Parola di Paolo Costa, 32 anni di Zevio, di mestiere programmatore informatico all’Autogerma e per un mese all’anno - quello delle ferie di agosto - esploratore, speleologo e archeologo. Tutti gli anni così: aspetta in gloria l’estate non per godersi il mare o la montagna ma per calarsi in panni diventati la sua seconda pelle dal 1995, anno di iscrizione al gruppo speleologico di Montecchia di Crosara di cui è presidente lo zio Giovanni Confente, insomma una «malattia» di famiglia. Da allora la routine sono le escursioni e l’assistenza all’attività paleontologica di Bolca, la passione e il brivido sono le spedizioni in America Latina.
Paolo Costa da qualche giorno è tornato dalla Bolivia. Dove proprio con Giovanni Confente ha partecipato alla straordinaria spedizione sul lago Titicaca organizzata dall’associazione lecchese Akakor Geographical Exploring, una onlus nata nel 1992 per impulso del presidente Lorenzo Epis e lo slancio di un gruppo di speleologi allora quasi dilettanti e oggi ormai collaudati professionisti dell’avventura richiesti in mezzo mondo. «Ci siamo conosciuti qualche anno fa a un convegno», dice Costa, «e da allora partecipiamo alle loro spedizioni. Ciascuno si paga il viaggio, ma non basta: i costi elevati di materiali e trasporti - la missione sul Titicaca è costata 200 mila euro - richiedono la partecipazione di sponsor e l’appoggio di aziende ed enti pubblici».
Ascoltiamo il racconto di Paolo Costa: «Lo scopo della spedizione era provare una teoria formulata da Akakor. Dopo due esplorazioni precedenti, l’associazione è convinta che fino a 5-8 mila anni fa il livello del lago Titicaca fosse molto più basso, almeno 100 metri meno dell’attuale. Dunque il nostro obiettivo era scoprire basamenti, muri, monoliti sommersi a testimonianza del fatto che a quelle profondità un tempo non c’era acqua ma vita sociale. Nella speranza, ovviamente, che fondali un tempo emersi restituissero resti delle antichissime civiltà precedenti al periodo Incas - dal 500 al 1500 dopo Cristo - e stanziate nell’area del lago fin da 60 mila anni prima di Cristo, per esempio i Tiwanaku di cui già si conoscono vestigia terrestri».
Teoria affascinante, guardata con sospetto da gran parte dell’ establishment scientifico sudamericano, a maggior ragione da quando un inglese, Jim Allen, s’è fissato che proprio il Titicaca nasconda negli abissi la verità sulla celebre leggenda di Atlantide. Il risultato è che le due spedizioni di preparazione, nel 2000 e 2002, erano state accompagnate da non poche polemiche e in parte guastate dall’avversità dei campesinos locali per l’intrusione di stranieri su quelle montagne incantate ancora circonfuse da un’aura di sacralità. «Diversamente quest’anno», dice Costa, «non ci sono stati problemi con gli abitanti dei villaggi perchè abbiamo accettato di partecipare a riti di purificazione. Evitato il sacrilegio e convinti loro che non avremmo rubato nulla, abbiamo potuto lavorare bene».

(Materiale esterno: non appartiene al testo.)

<file path="config.mk">
export PLATFORM = sky130hd
export DESIGN_NAME = pc_sequencer_flat
export DESIGN_NICKNAME = d
export VERILOG_FILES = /design/src/rtl/pc_sequencer_if.sv /design/src/rtl/pc_sequencer.sv /design/src/flat_wrapper.sv
export SDC_FILE = /design/constraint.sdc
export NUM_CORES = 1
export LEC_CHECK = 0
export BUFFER_PORTS_ARGS = -buffer_cell sky130_fd_sc_hd__buf_4
export CAP_MARGIN = 20
export CELL_PAD_IN_SITES_DETAIL_PLACEMENT = 1
export CELL_PAD_IN_SITES_GLOBAL_PLACEMENT = 2
export CORE_AREA = 2 2 161 163
export DETAILED_ROUTE_END_ITERATION = 10
export DIE_AREA = 0 0 163 165
export PLACE_DENSITY_LB_ADDON = 0.2
export SYNTH_ARGS = -nofsm -noshare
export SYNTH_HDL_FRONTEND = slang
export SYNTH_SLANG_ARGS = --single-unit
</file>
<file path="constraint.sdc">
create_clock -name clk -period 9.59 [get_ports clk]
set_input_delay 1.918 -clock clk [delete_from_list [all_inputs] [get_ports clk]]
set_output_delay 1.918 -clock clk [all_outputs]
set_load 0.005 [all_outputs]
</file>
<file path="src/rtl/pc_sequencer_if.sv">
// Fetch-control bundle between the core front end (master) and the PC sequencer (slave).
interface pc_sequencer_if #(
    parameter int WIDTH     = 32,
    parameter int IMM_WIDTH = 24
);
    logic                 stall;
    logic                 Branch;
    logic                 branchLink;
    logic                 ret;
    logic [IMM_WIDTH-1:0] branchImmediate;
    logic                 writeEnable;
    logic [WIDTH-1:0]     writeData;
    logic [WIDTH-1:0]     currData;
    logic                 fetchValid;
    logic                 flush;
    logic                 rasOverflow;
    logic                 rasUnderflow;

    modport master (
        output stall, Branch, branchLink, ret, branchImmediate, writeEnable, writeData,
        input  currData, fetchValid, flush, rasOverflow, rasUnderflow
    );

    modport slave (
        input  stall, Branch, branchLink, ret, branchImmediate, writeEnable, writeData,
        output currData, fetchValid, flush, rasOverflow, rasUnderflow
    );
endinterface

</file>
<file path="src/rtl/pc_sequencer.sv">
// Program-counter / fetch sequencer: prioritised next-PC select, return-address stack,
// and a post-redirect flush window that squashes wrong-path fetches.
module pc_sequencer #(
    parameter int               WIDTH        = 32,
    parameter int               IMM_WIDTH    = 24,
    parameter logic [WIDTH-1:0] RESET_VECTOR = '0,
    parameter int               PIPE_BIAS    = 8,
    parameter int               DEPTH        = 4,
    parameter int               FLUSH_CYCLES = 2
) (
    input  logic             clk,
    input  logic             Reset,
    pc_sequencer_if.slave    bus
);
    localparam int PTR_W = $clog2(DEPTH);
    localparam int CNT_W = PTR_W + 1;
    localparam int FC_W  = $clog2(FLUSH_CYCLES + 1);

    typedef enum logic [1:0] {
        ST_BOOT  = 2'd0,
        ST_RUN   = 2'd1,
        ST_FLUSH = 2'd2
    } state_e;

    state_e           state_q, state_d;
    logic [FC_W-1:0]  flush_cnt_q, flush_cnt_d;
    logic [WIDTH-1:0] pc_q, pc_d;
    logic             fetch_valid_q, fetch_valid_d;
    logic             flush_q, flush_d;
    logic [WIDTH-1:0] ras_q [DEPTH];
    logic [WIDTH-1:0] ras_d [DEPTH];
    logic [PTR_W-1:0] ras_ptr_q, ras_ptr_d;
    logic [CNT_W-1:0] ras_cnt_q, ras_cnt_d;
    logic             ovf_q, ovf_d;
    logic             unf_q, unf_d;

    logic             ras_empty_s;
    logic             do_pop_s;
    logic             do_branch_s;
    logic             do_push_s;
    logic             redirect_s;
    logic [WIDTH-1:0] pc_plus4_s;
    logic [WIDTH-1:0] imm_sext_s;
    logic [WIDTH-1:0] target_s;
    logic [PTR_W-1:0] pop_ptr_s;

    // Source arbitration: writeback beats a live pop, which beats a branch.
    always_comb begin
        ras_empty_s = (ras_cnt_q == CNT_W'(0));
        do_pop_s    = bus.ret & ~bus.writeEnable & ~ras_empty_s;
        do_branch_s = bus.Branch & ~bus.writeEnable & ~do_pop_s;
        do_push_s   = do_branch_s & bus.branchLink;
        redirect_s  = bus.writeEnable | do_pop_s | do_branch_s;
        pc_plus4_s  = pc_q + WIDTH'(4);
        imm_sext_s  = {{(WIDTH-IMM_WIDTH){bus.branchImmediate[IMM_WIDTH-1]}}, bus.branchImmediate};
        target_s    = pc_q + WIDTH'(PIPE_BIAS) + (imm_sext_s << 2'd2);
        pop_ptr_s   = ras_ptr_q - PTR_W'(1);
    end

    // Next-PC select.
    always_comb begin
        pc_d = pc_plus4_s;
        if (bus.writeEnable) begin
            pc_d = bus.writeData;
        end else if (do_pop_s) begin
            pc_d = ras_q[pop_ptr_s];
        end else if (do_branch_s) begin
            pc_d = target_s;
        end else if (bus.stall) begin
            pc_d = pc_q;
        end else begin
            pc_d = pc_plus4_s;
        end
    end

    // Return-address stack update; a push when full overwrites the oldest slot.
    always_comb begin
        ras_d     = ras_q;
        ras_ptr_d = ras_ptr_q;
        ras_cnt_d = ras_cnt_q;
        ovf_d     = ovf_q;
        unf_d     = unf_q | (bus.ret & ~bus.writeEnable & ras_empty_s);
        if (do_push_s) begin
            ras_d[ras_ptr_q] = pc_plus4_s;
            ras_ptr_d        = ras_ptr_q + PTR_W'(1);
            if (ras_cnt_q == CNT_W'(DEPTH)) begin
                ovf_d = 1'b1;
            end else begin
                ras_cnt_d = ras_cnt_q + CNT_W'(1);
            end
        end else if (do_pop_s) begin
            ras_ptr_d = pop_ptr_s;
            ras_cnt_d = ras_cnt_q - CNT_W'(1);
        end else begin
            ras_ptr_d = ras_ptr_q;
        end
    end

    // Fetch state machine; the flush counter holds the FLUSH cycles still to come.
    always_comb begin
        state_d     = state_q;
        flush_cnt_d = flush_cnt_q;
        if (redirect_s) begin
            state_d     = ST_FLUSH;
            flush_cnt_d = FC_W'(FLUSH_CYCLES - 1);
        end else begin
            case (state_q)
                ST_BOOT: begin
                    state_d = ST_RUN;
                end
                ST_RUN: begin
                    state_d = ST_RUN;
                end
                ST_FLUSH: begin
                    if (flush_cnt_q == FC_W'(0)) begin
                        state_d = ST_RUN;
                    end else begin
                        flush_cnt_d = flush_cnt_q - FC_W'(1);
                    end
                end
                default: begin
                    state_d     = ST_BOOT;
                    flush_cnt_d = FC_W'(0);
                end
            endcase
        end
        fetch_valid_d = (state_d == ST_RUN);
        flush_d       = (state_d == ST_FLUSH);
    end

    // State registers with synchronous active-low reset.
    always_ff @(posedge clk) begin
        if (!Reset) begin
            state_q       <= ST_BOOT;
            flush_cnt_q   <= FC_W'(0);
            pc_q          <= RESET_VECTOR;
            fetch_valid_q <= 1'b0;
            flush_q       <= 1'b0;
            ras_q         <= '{default: '0};
            ras_ptr_q     <= PTR_W'(0);
            ras_cnt_q     <= CNT_W'(0);
            ovf_q         <= 1'b0;
            unf_q         <= 1'b0;
        end else begin
            state_q       <= state_d;
            flush_cnt_q   <= flush_cnt_d;
            pc_q          <= pc_d;
            fetch_valid_q <= fetch_valid_d;
            flush_q       <= flush_d;
            ras_q         <= ras_d;
            ras_ptr_q     <= ras_ptr_d;
            ras_cnt_q     <= ras_cnt_d;
            ovf_q         <= ovf_d;
            unf_q         <= unf_d;
        end
    end

    assign bus.currData     = pc_q;
    assign bus.fetchValid   = fetch_valid_q;
    assign bus.flush        = flush_q;
    assign bus.rasOverflow  = ovf_q;
    assign bus.rasUnderflow = unf_q;
endmodule

</file>
<file path="src/flat_wrapper.sv">
// flat-port wrapper written by rule: the top's interface ports become plain ports
module pc_sequencer_flat 
#(
    parameter int               WIDTH        = 32,
    parameter int               IMM_WIDTH    = 24,
    parameter logic [WIDTH-1:0] RESET_VECTOR = '0,
    parameter int               PIPE_BIAS    = 8,
    parameter int               DEPTH        = 4,
    parameter int               FLUSH_CYCLES = 2
)
  (clk, Reset, bus_stall, bus_Branch, bus_branchLink, bus_ret, bus_branchImmediate, bus_writeEnable, bus_writeData, bus_currData, bus_fetchValid, bus_flush, bus_rasOverflow, bus_rasUnderflow);
  pc_sequencer_if #(.WIDTH(WIDTH), .IMM_WIDTH(IMM_WIDTH)) bus_i ();
  input  logic clk;
  input  logic Reset;
  input wire logic [$bits(bus_i.stall)-1:0] bus_stall;
  input wire logic [$bits(bus_i.Branch)-1:0] bus_Branch;
  input wire logic [$bits(bus_i.branchLink)-1:0] bus_branchLink;
  input wire logic [$bits(bus_i.ret)-1:0] bus_ret;
  input wire logic [$bits(bus_i.branchImmediate)-1:0] bus_branchImmediate;
  input wire logic [$bits(bus_i.writeEnable)-1:0] bus_writeEnable;
  input wire logic [$bits(bus_i.writeData)-1:0] bus_writeData;
  output wire logic [$bits(bus_i.currData)-1:0] bus_currData;
  output wire logic [$bits(bus_i.fetchValid)-1:0] bus_fetchValid;
  output wire logic [$bits(bus_i.flush)-1:0] bus_flush;
  output wire logic [$bits(bus_i.rasOverflow)-1:0] bus_rasOverflow;
  output wire logic [$bits(bus_i.rasUnderflow)-1:0] bus_rasUnderflow;
  assign bus_i.stall = bus_stall;
  assign bus_i.Branch = bus_Branch;
  assign bus_i.branchLink = bus_branchLink;
  assign bus_i.ret = bus_ret;
  assign bus_i.branchImmediate = bus_branchImmediate;
  assign bus_i.writeEnable = bus_writeEnable;
  assign bus_i.writeData = bus_writeData;
  assign bus_currData = bus_i.currData;
  assign bus_fetchValid = bus_i.fetchValid;
  assign bus_flush = bus_i.flush;
  assign bus_rasOverflow = bus_i.rasOverflow;
  assign bus_rasUnderflow = bus_i.rasUnderflow;
  pc_sequencer #(.WIDTH(WIDTH), .IMM_WIDTH(IMM_WIDTH), .RESET_VECTOR(RESET_VECTOR), .PIPE_BIAS(PIPE_BIAS), .DEPTH(DEPTH), .FLUSH_CYCLES(FLUSH_CYCLES)) u_core (.clk(clk), .Reset(Reset), .bus(bus_i));
endmodule
</file>
-- Word level (Yosys, flattened, before mapping)
Index checks and enable logic that the tools add are counted.
- add/sub/neg operators: 8
- multiply operators: 0
- divide/modulo/power cells: 0
- magnitude comparators: 3
- equal/unequal tests: 10
- shifts and indexed selects: 0
- mux-type cells: 21
- bitwise operators: 16
- reduce and logical (&&, ||, !) cells: 11
- operator list (operator ; number):
    32-bit two-way mux ; 7
    128-bit bitwise mux ; 1
    32-bit binary-select mux with 2-bit select ; 1
    32-bit demux with 2-bit select ; 1
    32-bit by 3-bit adder with 32-bit output (second input constant) ; 1
    32-bit adder ; 1
    32-bit by 4-bit adder with 32-bit output (second input constant) ; 1
    2-bit two-way mux ; 5
    3-bit two-way mux ; 3
    2-bit one-hot mux with 2 select lines ; 2
    2-bit AND reduction ; 4
    1-bit AND ; 6
    3-bit greater-or-equal comparator (second input constant) ; 2
    2-bit NOT with 3-bit output ; 2
    1-bit NOT ; 5
    2-bit by 1-bit equality test with 1-bit output (second input constant) ; 2
    2-bit equality test (second input constant) ; 2
    2-bit logical NOT ; 2
    2-bit != test (second input constant) ; 2
    4-bit by 1-bit != test with 1-bit output (second input constant) ; 1
    2-bit OR reduction ; 2
    2-bit by 1-bit subtractor with 2-bit output (second input constant) ; 2
    3-bit by 1-bit adder with 3-bit output (second input constant) ; 1
    3-bit equality test (second input constant) ; 1
    other kinds (10) ; 12
- register bits after elaboration: 173
- latch bits: 0
- bits in writable memories: 0
- bits in read-only memories: 0
- input bits: 63
- output and inout port bits: 36
- word-level logic and storage cells: 83
- memories: 0

-- Depth between registers and ports, before layout
Gate-level depths: netlist of the first run.
- depth after elaboration: 8
- depth in mapped cells: 13
- depth with buffers taken out: 13

-- Worst setup path after synthesis of the first run
No wires, ideal clock.
- path type: in2reg
- start point: input port bus_branchImmediate[1]
- end point: register u_core.pc_q[21] (netlist: u_core.bus.currData[21])
- library setup time: 134 ps
- data arrival time: 4039 ps
- required time: 9456 ps
- setup slack: 5417 ps
- stages on the path: 13
- buffers on the path: 0
- path through: inv_1 > ha_1 > inv_1 > ha_1 > fa_1 > a21oi_1 > o211ai_1 > nand3_1 > nand2_1 > a21boi_0 > nand4b_1 > o211ai_1 > a211oi_1
- word-level cells in the longest chain between the ends: 4
- ends and longest elaborated chain (element ; RTL line ; RTL):
    start, declared ; flat_wrapper.sv:19 ; input wire logic [$bits(bus_i.branchImmediate)-1:0] bus_branchImmediate;
    32-bit adder ; pc_sequencer.sv:56 ; target_s = pc_q + WIDTH'(PIPE_BIAS) + (imm_sext_s << 2'd2);
    32-bit two-way mux ; pc_sequencer.sv:67 ; end else if (do_branch_s) begin
    32-bit two-way mux ; pc_sequencer.sv:65 ; end else if (do_pop_s) begin
    32-bit two-way mux ; pc_sequencer.sv:63 ; if (bus.writeEnable) begin
    end signal, assigned ; pc_sequencer.sv:147 ; pc_q <= pc_d;
    end, declared ; pc_sequencer.sv:27 ; logic [WIDTH-1:0] pc_q, pc_d;
No other way between the ends.
A chain may end at the register's enable or synchronous reset.

-- Final worst setup path of the first run
- start point: input port bus_writeEnable
- end point: register u_core.ras_q[127] (netlist name)
- word-level cells in the longest chain between the ends: 6
- elaborated cells on any way between the ends: 7
- ends and longest elaborated chain (element ; RTL line ; RTL):
    start, declared ; flat_wrapper.sv:20 ; input wire logic [$bits(bus_i.writeEnable)-1:0] bus_writeEnable;
    1-bit NOT * ; pc_sequencer.sv:50, pc_sequencer.sv:51 ;
    1-bit AND (2 in series) ; pc_sequencer.sv:50 ; do_pop_s = bus.ret & ~bus.writeEnable & ~ras_empty_s;
    1-bit NOT ; pc_sequencer.sv:51 ; do_branch_s = bus.Branch & ~bus.writeEnable & ~do_pop_s;
    1-bit AND * ; pc_sequencer.sv:51 ;
    1-bit AND * ; pc_sequencer.sv:52 ; do_push_s = do_branch_s & bus.branchLink;
    end signal, assigned ; pc_sequencer.sv:150 ; ras_q <= ras_d;
    end, declared ; pc_sequencer.sv:30 ; logic [WIDTH-1:0] ras_q [DEPTH];
Every way passes the cells marked *; elsewhere a longest branch is shown, timed or not.

==> results of run 1 <==
[power by group]
group	internal (mW)	switching [mW]	total (mW)
Combinational	0.253	0.378	0.630
Clock	0.438	0.305	0.743
Sequential	0.766	0.0650	0.831
Total	1.46	0.748	2.20
[placed cells by master (no fill, tap or decap), types with 4 or more instances in the layout]
master	netlist	routed
o32ai_1	5	5
buf_4	2	104
o211ai_1	9	9
nand2b_1	4	4
mux2i_1	4	4
bufinv_16	0	4
a32oi_1	4	4
a21oi_1	82	82
xor2_1	27	27
o221ai_1	4	4
mux4_2	32	32
o22ai_1	7	7
and2_1	6	6
nand2_1	70	70
ha_1	63	63
and3_2	0	4
o21ai_0	36	36
dfxtp_1	173	172
nand4_1	10	10
a21o_1	11	11
o21a_1	6	6
o21bai_1	6	6
clkbuf_16	0	17
a211oi_1	132	132
inv_1	26	26
nor3_1	11	11
nand3_1	31	31
o21ai_1	4	4
nor2_1	177	177
and3_1	18	14
o31ai_1	4	4
a22oi_1	9	9
a31oi_1	5	5
xnor2_1	26	26
[flip-flops by register name (all words and copies together) (netlist names)]
name and cells:
u_core.bus.rasUnderflow 1, u_core.ras_ptr_q 2, u_core.bus.fetchValid 1, u_core.ras_cnt_q 3, u_core.bus.currData 32, u_core.bus.flush 1, u_core.state_q 2, u_core.ras_q 128
u_core.flush_cnt_q 2, u_core.bus.rasOverflow 1
[worst max-delay path, cell delays in order]
cell and delay, ns:
buf_4 0.28, inv_1 0.53, nand2_1 0.27, a21oi_2 0.54, and3_2 0.66, buf_4 0.46, nor2_1 0.09, a211oi_1 0.25
[through the flow]
| stage | utilization (%) | hold slack [ns] |
|---|---|---|
| after floorplan | - | 0.4331 |
| after global placement | 43.09 | 0.4406 |
| after detailed placement | 43.25 | 0.4477 |
| after CTS | 45.73 | 0.4565 |
| after global routing | 45.81 | 0.4766 |
| final | 45.81 | 0.4575 |
[worst min-delay path by stage]
stage / from / to / slack [ns] / depth (start not counted)
2_1_floorplan: u_core.ras_q[64]$_SDFFE_PN0P_ / u_core.ras_q[64]$_SDFFE_PN0P_ / 0.43 / 2
3_3_place_gp: u_core.ras_q[1]$_SDFFE_PN0P_ / u_core.ras_q[1]$_SDFFE_PN0P_ / 0.44 / 2
3_5_place_dp: u_core.ras_q[32]$_SDFFE_PN0P_ / u_core.ras_q[32]$_SDFFE_PN0P_ / 0.45 / 2
4_1_cts: u_core.ras_q[32]$_SDFFE_PN0P_ / u_core.ras_q[32]$_SDFFE_PN0P_ / 0.46 / 2
5_1_grt: u_core.ras_q[35]$_SDFFE_PN0P_ / u_core.ras_q[35]$_SDFFE_PN0P_ / 0.48 / 2
6_report: u_core.ras_q[32]$_SDFFE_PN0P_ / u_core.ras_q[32]$_SDFFE_PN0P_ / 0.46 / 2
[metal layers]
| metal | GRT usage, % | up-vias | part of all wire (%) |
|---|---|---|---|
| met5 | 0 | - | 0 |
| met4 | 7.603 | 0 | 2.2 |
| met3 | 3.139 | 34 | 3.0 |
| met2 | 42.85 | 162 | 50 |
| met1 | 31.46 | 4321 | 45 |
| li1 | - | 4304 | - |
[area by class of cell]
type                       instances  area, µm²
fill                            2958      13570
clock buffer                      18      429.2
clock inverter                    13      190.2
inverter                          28      107.6
tap                              330      412.9
sequential                       173       3465
multi-input combinational        852       6023
timing repair buffer             107      840.8
[kinds of logic (layout without fill, tap and decap cells)]
family | Yosys count | after routing | share of synthesized area [%]
adder cells (fa/ha/maj) | 65 | 65 | 8.330
AO/OA/AOI/OAI | 352 | 352 | 24.13
flip-flops | 173 | 173 | 34.83
multiplexers | 36 | 36 | 7.651
buffers and inverters | 110 | 166 | 4.643
XOR/XNOR | 53 | 53 | 4.668
AND/OR/NAND/NOR | 346 | 346 | 15.74
==> flow_metrics.env, run 1 <==
export IMPL_status="finished, final reports clean"
export IMPL_dp_cells=1489
export IMPL_synth_commonest_cells="177 x nor2_1, 173 x dfxtp_1, 132 x a211oi_1"
export IMPL_clock_root_buffer="clkbuf_16"
export IMPL_final_cell_area_mm2=0.01147
export IMPL_cap_viol_max_count=0
export IMPL_ctsLongestPathBuffers=2
export IMPL_rrSetupSlack_ns=6.02
export IMPL_syn_cell_area_mm2=0.009943
export IMPL_syn2layout_area_growth_pct=15.34
export IMPL_synth_nets=1263
export IMPL_finClkSkew_ns=0.01282
export IMPL_synth_seq_cells=173
export IMPL_min_delay_path_class="reg -> reg"
export IMPL_die_h_um=165
export IMPL_grt_ovfl_total=0
export IMPL_rsz0062_at_grt="no"
export IMPL_worst_slew_pin_slew_ns=1.051
export IMPL_crit_type="in -> reg"
export IMPL_crit_arrival_ns=5.04
export IMPL_clkLatencyLatePin_ns=0.44
export IMPL_grt_usage_pct=24.50
export IMPL_drt_total_wl_mm=31.94
export IMPL_final_nets=1307
export IMPL_endpoint_kind="register"
export IMPL_placed_area_mm2=0.01083
export IMPL_cts_sinks=173
export IMPL_initial_utilization_pct=39.72
export IMPL_h_tree_depth=4
export IMPL_seq_area_frac_synth_pct=34.83
export IMPL_crit_start="bus_writeEnable"
export IMPL_cts_clk_slew_worst_paths_ns=0.07
export IMPL_syn_avg_cell_area_um2=8.761
export IMPL_async_reset_ff_share_pct=0
export IMPL_ioPinCount=99
export IMPL_numPortBuffers=98
export IMPL_r2r_start="u_core.ras_ptr_q[0]$_SDFFE_PN0P_"
export IMPL_cts_buffers=17
export IMPL_num_antenna_cells=0
export IMPL_syn_inst=1135
export IMPL_yosys_warnings=0
export IMPL_grt_antenna_before_repair=0
export IMPL_critPathLaunchType="primary input"
export IMPL_cts_tree="yes"
export IMPL_yosysMostFrequentCell="nor2_1"
export IMPL_synthTopCellsByArea="dfxtp_1 35%, a211oi_1 10%, ha_1 7.9%, mux4_2 7.2%, nor2_1 6.7%"
export IMPL_peakVddDrop_v=0.0001211
export IMPL_fin_ws_ns=4.883
export IMPL_cp_endpoint="u_core.ras_q[127]$_SDFFE_PN0P_"
export IMPL_drt_iter0_drc=536
export IMPL_report_final_slew_viol_count=0
export IMPL_rr_endpoint="u_core.bus.currData[17]$_SDFFE_PN0N_"
export IMPL_cts_resized=0
export IMPL_min_period_over_period_pct=49.08
export IMPL_total_power_mw=2.204
export IMPL_grt_max_degree=95
export IMPL_yosys_cell_types_count=71
export IMPL_period_minus_slack_ns=4.707
export IMPL_slew_limit_headroom_pct=29.94
export IMPL_final_setup_tns_ns=0
export IMPL_place_ws_ns=4.390
export IMPL_layout_drive_gt1_share_pct=15.95
export IMPL_powerDensity_mw_per_mm2=192.2
export IMPL_crit_fanout=49
export IMPL_ys_flop_type="dfxtp_1"
export IMPL_synth_edf_count=0
export IMPL_coreArea_mm2=0.02504
export IMPL_grt_pass1_wl_mm=50.70
export IMPL_die_w_um=163
export IMPL_fmax_ghz=0.2124
export IMPL_place_gp_congestion=0.8401
export IMPL_dr_total_vias=8821
export IMPL_drc=0
export IMPL_post_drt_wl_per_cell_um=21.00
export IMPL_cts_hold_buf=0
export IMPL_dieArea_mm2=0.02690
export IMPL_dr_pass1_iters=5
export IMPL_yosys_area_top_type_share_pct=34.83
export IMPL_hold_violations=0
export IMPL_hpwl_mm=22.89
export IMPL_setup_viol=0
export IMPL_first_global_vias=8894
export IMPL_leakagePower_nw=4.240
export IMPL_rows=58
export IMPL_cts_setup_buffers=0
export IMPL_worstPathRequired_ns=9.93
export IMPL_routed_via_density=5.799
export IMPL_ant_nets=0
export IMPL_synth_largest_area_cell="dfxtp_1"
export IMPL_finalNonFillerCells=1521
export IMPL_r2r_cells=10
No activity file was read; power rests on OpenSTA's default activity.
==> inputs of run 2 (changes only) <==
--- a/config.mk
+++ b/config.mk
@@ -9,9 +9,9 @@
 export CAP_MARGIN = 20
 export CELL_PAD_IN_SITES_DETAIL_PLACEMENT = 1
 export CELL_PAD_IN_SITES_GLOBAL_PLACEMENT = 2
-export CORE_AREA = 2 2 161 163
+export CORE_AREA = 2 2 167 169
 export DETAILED_ROUTE_END_ITERATION = 10
-export DIE_AREA = 0 0 163 165
+export DIE_AREA = 0 0 169 171
 export PLACE_DENSITY_LB_ADDON = 0.2
 export SYNTH_ARGS = -nofsm -noshare
 export SYNTH_HDL_FRONTEND = slang
==> constraint.sdc (replaced) <==
create_clock -name clk -period 4.45 [get_ports clk]
set_input_delay 0.89 -clock clk [delete_from_list [all_inputs] [get_ports clk]]
set_output_delay 0.89 -clock clk [all_outputs]
set_load 0.005 [all_outputs]
==> run 2 against run 1 <==
Net effect:
- sequential power up 120%
- critical path depth increased by 6
- total power grew 110%
- non-clock buffer count up 8
- worst hold slack hardly changed
- clock skew grew 0.0017 ns
- count of clock-buffer cells in the layout unchanged
- largest power group unchanged
- highest routed layer unchanged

La missione di quest’anno è stata seguita dagli archeologi boliviani del ministero della Cultura e da uno studioso brasiliano dell’Università di San Paolo, a differenza di altri loro colleghi disposti a dare credito scientifico alla «scommessa» di Akakor. Scommessa vincente, alla fine. «Abbiamo fatto due scoperte importanti, sott’acqua: l’isola sommersa Wilakota (“lago di sangue”), scomparsa ma testimoniata e tramandata da cronache spagnole dei conquistadores, e un’altra isola sulla quale nell’antichità si celebravano sacrifici umani di bimbi, anche questa tuttora presente nella memoria collettiva dei locali. In una grotta semisommersa sono stati ritrovati perfino i solchi lasciati dalla lama sulla roccia usata dal sacerdote per affilare il coltello. Nelle vicinanze sono comparsi vasi di tipo amazzonico, segno che gli antichi popoli venivano dalla foresta sulle Ande per compiere sacrifici. S’è capito che anche la celebre Isola del Sole, sacra agli Incas e sede del campo base della spedizione, in passato era una penisola. E che probabilmente sia quella sia altre isole sacre vanno cercate più in basso e non corrispondono a quelle indentificate attualmente. Insomma, se i riscontri scientifici daranno conferma dei rilevamenti compiuti da Akakor, ci sarà da riscrivere una parte dei libri di storia andina».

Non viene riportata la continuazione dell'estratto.